From Washington: In a development with implications stretching well beyond Silicon Valley, Meta has begun testing an artificial intelligence shopping assistant inside its Meta AI platform, pitching itself into one of the most commercially loaded contests in the tech industry today.
The feature, which Bloomberg first reported on Tuesday, is currently visible only to a select group of US-based users accessing Meta AI through a desktop browser. Those with access see a "Shopping research" button inside the query text box. When they enter a product-related request, the assistant generates a carousel of product cards showing images, prices, brand information, and links to the relevant e-commerce site, according to Engadget. The chatbot also provides a brief explanation for each recommendation.
Where it can access profile data, including a user's gender and location, Bloomberg reports the tool tailors results accordingly, surfacing, for example, women's puffer jackets from stores that ship to New York based on a tester's profile. Users cannot complete a purchase inside Meta AI itself; they are directed to external merchant sites to check out. A Meta spokesperson confirmed the test is underway but declined to provide a timeline for any broader rollout.
The move is hardly unexpected. Mark Zuckerberg told investors during a January earnings call that Meta's new agentic shopping tools would help people "find just the right, very specific set of products" from businesses in Meta's catalogue.

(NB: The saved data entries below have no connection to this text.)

[config.mk]
export PLATFORM = sky130hd
export DESIGN_NAME = slot_mem_port
export DESIGN_NICKNAME = d
export VERILOG_FILES = /design/src/rtl/slot_mem_port.sv
export SDC_FILE = /design/constraint.sdc
export NUM_CORES = 1
export LEC_CHECK = 0
export CAP_MARGIN = 20
export CORE_MARGIN = 2
export CORE_UTILIZATION = 57
export CTS_BUF_LIST = sky130_fd_sc_hd__clkbuf_4 sky130_fd_sc_hd__clkbuf_8
export CTS_CLUSTER_DIAMETER = 50
export DETAILED_ROUTE_END_ITERATION = 10
export HOLD_SLACK_MARGIN = 0.08
export PLACE_DENSITY = 0.94
export SYNTH_ARGS = -nofsm -noshare
export SYNTH_HDL_FRONTEND = slang
export SYNTH_SLANG_ARGS = --single-unit
[constraint.sdc]
create_clock -name clk -period 5.1 [get_ports clk]
set_input_delay 1.02 -clock clk [delete_from_list [all_inputs] [get_ports clk]]
set_output_delay 1.02 -clock clk [all_outputs]
set_load 0.03 [all_outputs]
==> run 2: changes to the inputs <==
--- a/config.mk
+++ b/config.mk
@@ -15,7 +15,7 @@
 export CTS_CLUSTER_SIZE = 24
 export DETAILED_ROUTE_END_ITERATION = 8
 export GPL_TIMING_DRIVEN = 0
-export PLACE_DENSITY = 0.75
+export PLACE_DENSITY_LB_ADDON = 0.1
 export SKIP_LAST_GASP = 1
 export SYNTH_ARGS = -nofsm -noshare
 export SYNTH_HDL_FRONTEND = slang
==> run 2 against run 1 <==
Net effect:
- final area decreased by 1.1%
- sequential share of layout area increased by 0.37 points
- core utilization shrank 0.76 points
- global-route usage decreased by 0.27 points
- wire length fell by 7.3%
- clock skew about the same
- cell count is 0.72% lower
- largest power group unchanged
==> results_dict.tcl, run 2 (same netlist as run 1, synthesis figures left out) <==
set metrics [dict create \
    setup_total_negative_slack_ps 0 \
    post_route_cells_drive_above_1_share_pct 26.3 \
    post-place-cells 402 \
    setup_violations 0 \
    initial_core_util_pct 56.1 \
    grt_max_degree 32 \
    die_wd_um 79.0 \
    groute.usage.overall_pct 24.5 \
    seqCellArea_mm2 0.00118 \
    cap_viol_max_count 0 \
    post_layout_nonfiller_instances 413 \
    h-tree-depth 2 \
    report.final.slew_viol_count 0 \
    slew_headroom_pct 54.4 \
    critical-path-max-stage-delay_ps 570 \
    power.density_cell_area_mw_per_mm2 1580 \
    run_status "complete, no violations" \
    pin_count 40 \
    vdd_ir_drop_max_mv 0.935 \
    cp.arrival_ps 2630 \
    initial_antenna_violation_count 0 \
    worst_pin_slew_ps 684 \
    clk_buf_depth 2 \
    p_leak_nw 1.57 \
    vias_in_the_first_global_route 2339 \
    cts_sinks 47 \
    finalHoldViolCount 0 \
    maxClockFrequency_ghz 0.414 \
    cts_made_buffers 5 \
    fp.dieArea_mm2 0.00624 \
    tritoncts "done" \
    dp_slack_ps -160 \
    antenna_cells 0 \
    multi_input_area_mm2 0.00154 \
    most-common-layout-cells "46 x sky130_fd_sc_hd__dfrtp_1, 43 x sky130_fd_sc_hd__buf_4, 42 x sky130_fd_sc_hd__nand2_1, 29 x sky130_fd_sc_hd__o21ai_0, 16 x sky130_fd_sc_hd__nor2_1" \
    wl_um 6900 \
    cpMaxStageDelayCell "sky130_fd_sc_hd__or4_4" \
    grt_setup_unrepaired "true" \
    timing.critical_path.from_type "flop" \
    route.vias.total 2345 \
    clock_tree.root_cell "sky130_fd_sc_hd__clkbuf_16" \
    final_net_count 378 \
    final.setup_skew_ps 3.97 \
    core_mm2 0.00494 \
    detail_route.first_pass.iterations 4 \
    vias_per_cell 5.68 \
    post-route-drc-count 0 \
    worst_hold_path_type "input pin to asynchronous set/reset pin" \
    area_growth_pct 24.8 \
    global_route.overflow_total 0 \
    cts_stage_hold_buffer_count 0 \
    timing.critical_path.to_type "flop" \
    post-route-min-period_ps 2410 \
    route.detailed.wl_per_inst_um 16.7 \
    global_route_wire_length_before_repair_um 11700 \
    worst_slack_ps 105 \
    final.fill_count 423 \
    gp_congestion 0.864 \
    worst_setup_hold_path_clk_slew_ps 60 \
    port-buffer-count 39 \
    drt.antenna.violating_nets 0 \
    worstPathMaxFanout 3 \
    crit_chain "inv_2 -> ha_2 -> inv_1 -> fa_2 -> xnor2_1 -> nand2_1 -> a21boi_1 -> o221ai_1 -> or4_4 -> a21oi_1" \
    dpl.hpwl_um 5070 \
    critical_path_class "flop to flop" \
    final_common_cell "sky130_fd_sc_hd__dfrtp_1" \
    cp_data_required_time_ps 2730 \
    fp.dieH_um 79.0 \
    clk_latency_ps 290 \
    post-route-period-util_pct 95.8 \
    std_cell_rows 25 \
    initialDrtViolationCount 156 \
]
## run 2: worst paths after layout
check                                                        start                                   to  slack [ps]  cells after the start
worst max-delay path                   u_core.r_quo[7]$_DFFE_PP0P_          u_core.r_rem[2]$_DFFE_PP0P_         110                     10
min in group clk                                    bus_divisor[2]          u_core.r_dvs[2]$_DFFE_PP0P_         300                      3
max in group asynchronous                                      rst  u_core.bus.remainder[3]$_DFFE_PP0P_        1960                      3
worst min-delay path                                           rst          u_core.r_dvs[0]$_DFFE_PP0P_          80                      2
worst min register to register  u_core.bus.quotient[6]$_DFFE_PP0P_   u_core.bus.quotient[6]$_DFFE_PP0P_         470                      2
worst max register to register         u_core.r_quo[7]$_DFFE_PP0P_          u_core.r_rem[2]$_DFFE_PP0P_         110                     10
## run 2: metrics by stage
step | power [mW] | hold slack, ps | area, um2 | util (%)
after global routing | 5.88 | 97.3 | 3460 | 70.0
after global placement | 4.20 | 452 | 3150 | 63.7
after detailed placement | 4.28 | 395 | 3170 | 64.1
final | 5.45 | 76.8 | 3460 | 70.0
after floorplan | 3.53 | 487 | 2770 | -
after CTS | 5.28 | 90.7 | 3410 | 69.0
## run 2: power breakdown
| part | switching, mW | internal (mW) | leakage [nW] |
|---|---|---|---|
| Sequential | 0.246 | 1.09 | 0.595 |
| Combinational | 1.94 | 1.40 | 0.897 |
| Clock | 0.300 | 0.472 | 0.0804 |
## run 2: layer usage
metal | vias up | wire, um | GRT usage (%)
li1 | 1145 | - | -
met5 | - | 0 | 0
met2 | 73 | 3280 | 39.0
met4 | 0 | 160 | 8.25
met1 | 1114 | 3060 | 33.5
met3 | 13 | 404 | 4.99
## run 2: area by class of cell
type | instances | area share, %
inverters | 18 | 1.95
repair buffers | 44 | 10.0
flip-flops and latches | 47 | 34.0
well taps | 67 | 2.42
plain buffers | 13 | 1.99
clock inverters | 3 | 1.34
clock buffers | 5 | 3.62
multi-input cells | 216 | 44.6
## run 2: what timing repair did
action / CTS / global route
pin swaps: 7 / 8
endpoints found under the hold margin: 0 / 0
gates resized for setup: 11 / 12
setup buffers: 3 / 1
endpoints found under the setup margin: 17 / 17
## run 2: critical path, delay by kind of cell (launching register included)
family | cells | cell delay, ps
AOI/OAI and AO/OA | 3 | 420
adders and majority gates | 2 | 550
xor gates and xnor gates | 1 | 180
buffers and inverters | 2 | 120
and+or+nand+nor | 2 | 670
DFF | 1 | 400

The speed of execution is striking, though: industry observers noted that just 33 days passed between that earnings call and the appearance of a live, testable feature.
Meta's competitors have not been idle. OpenAI launched a dedicated shopping research feature for ChatGPT in late November 2025, timed to coincide with Black Friday. Google followed with its own shopping tools for Gemini around the same time, and Perplexity released a comparable assistant concurrently. ChatGPT and Gemini have since gone further, building retailer integrations with major chains, while OpenAI is developing an in-chat checkout capability through its Instant Checkout programme. Meta has not confirmed whether it plans to enable in-chat purchases or whether it collects commissions on merchant referral clicks.
The commercial stakes are considerable. The global AI shopping assistant market is projected to grow from US$4.26 billion in 2025 to US$36.38 billion by 2034, a compound annual growth rate of around 26.8 per cent, according to industry analysis cited by AInvest. McKinsey forecasts that agentic commerce could drive between US$900 billion and US$1 trillion in US retail revenue alone by 2030. For Australian exporters and retailers with a US presence, the question of which AI platform becomes the default product discovery layer carries real commercial weight.
There are legitimate questions here that go beyond commercial competition. Meta's proposition rests on the richness of its user data, spanning behavioural signals, social connections, and demographic information across Facebook, Instagram, and WhatsApp. That depth gives it a potential personalisation advantage over rivals, but it also concentrates enormous influence over product discovery inside a single corporate ecosystem. Privacy advocates and consumer groups in Australia and elsewhere have long raised concerns about how Meta handles personal data; an AI that actively leverages that data to steer purchasing decisions will almost certainly intensify that scrutiny.
Proponents of the technology argue the benefits are real. Consumers face genuinely overwhelming choice online, and a well-designed AI assistant that surfaces relevant products quickly, explains its reasoning, and links directly to reputable merchants offers tangible convenience. PYMNTS Intelligence data suggests that more than 60 per cent of Americans used AI for some purpose in the past year, and that as of January 2026, around 41 per cent of consumers had used dedicated AI platforms specifically for product discovery.
The honest assessment is that AI-powered shopping sits at the intersection of competing legitimate interests. The efficiency gains for consumers are real. The concentration risks, for retailers who depend on algorithmic visibility, for regulators overseeing market competition, and for users whose data is doing the commercial heavy lifting, are equally real. Meta has not confirmed how it plans to monetise the feature, a question that matters enormously for how the tool is designed and whose interests it ultimately serves. Reasonable scepticism about a product still in limited testing is warranted, but so is recognition that this technology is arriving regardless of who builds it first. The more pressing question for policymakers, including Australian regulators who oversee how global platforms operate domestically, is what transparency and accountability standards should apply before these tools reach mass deployment.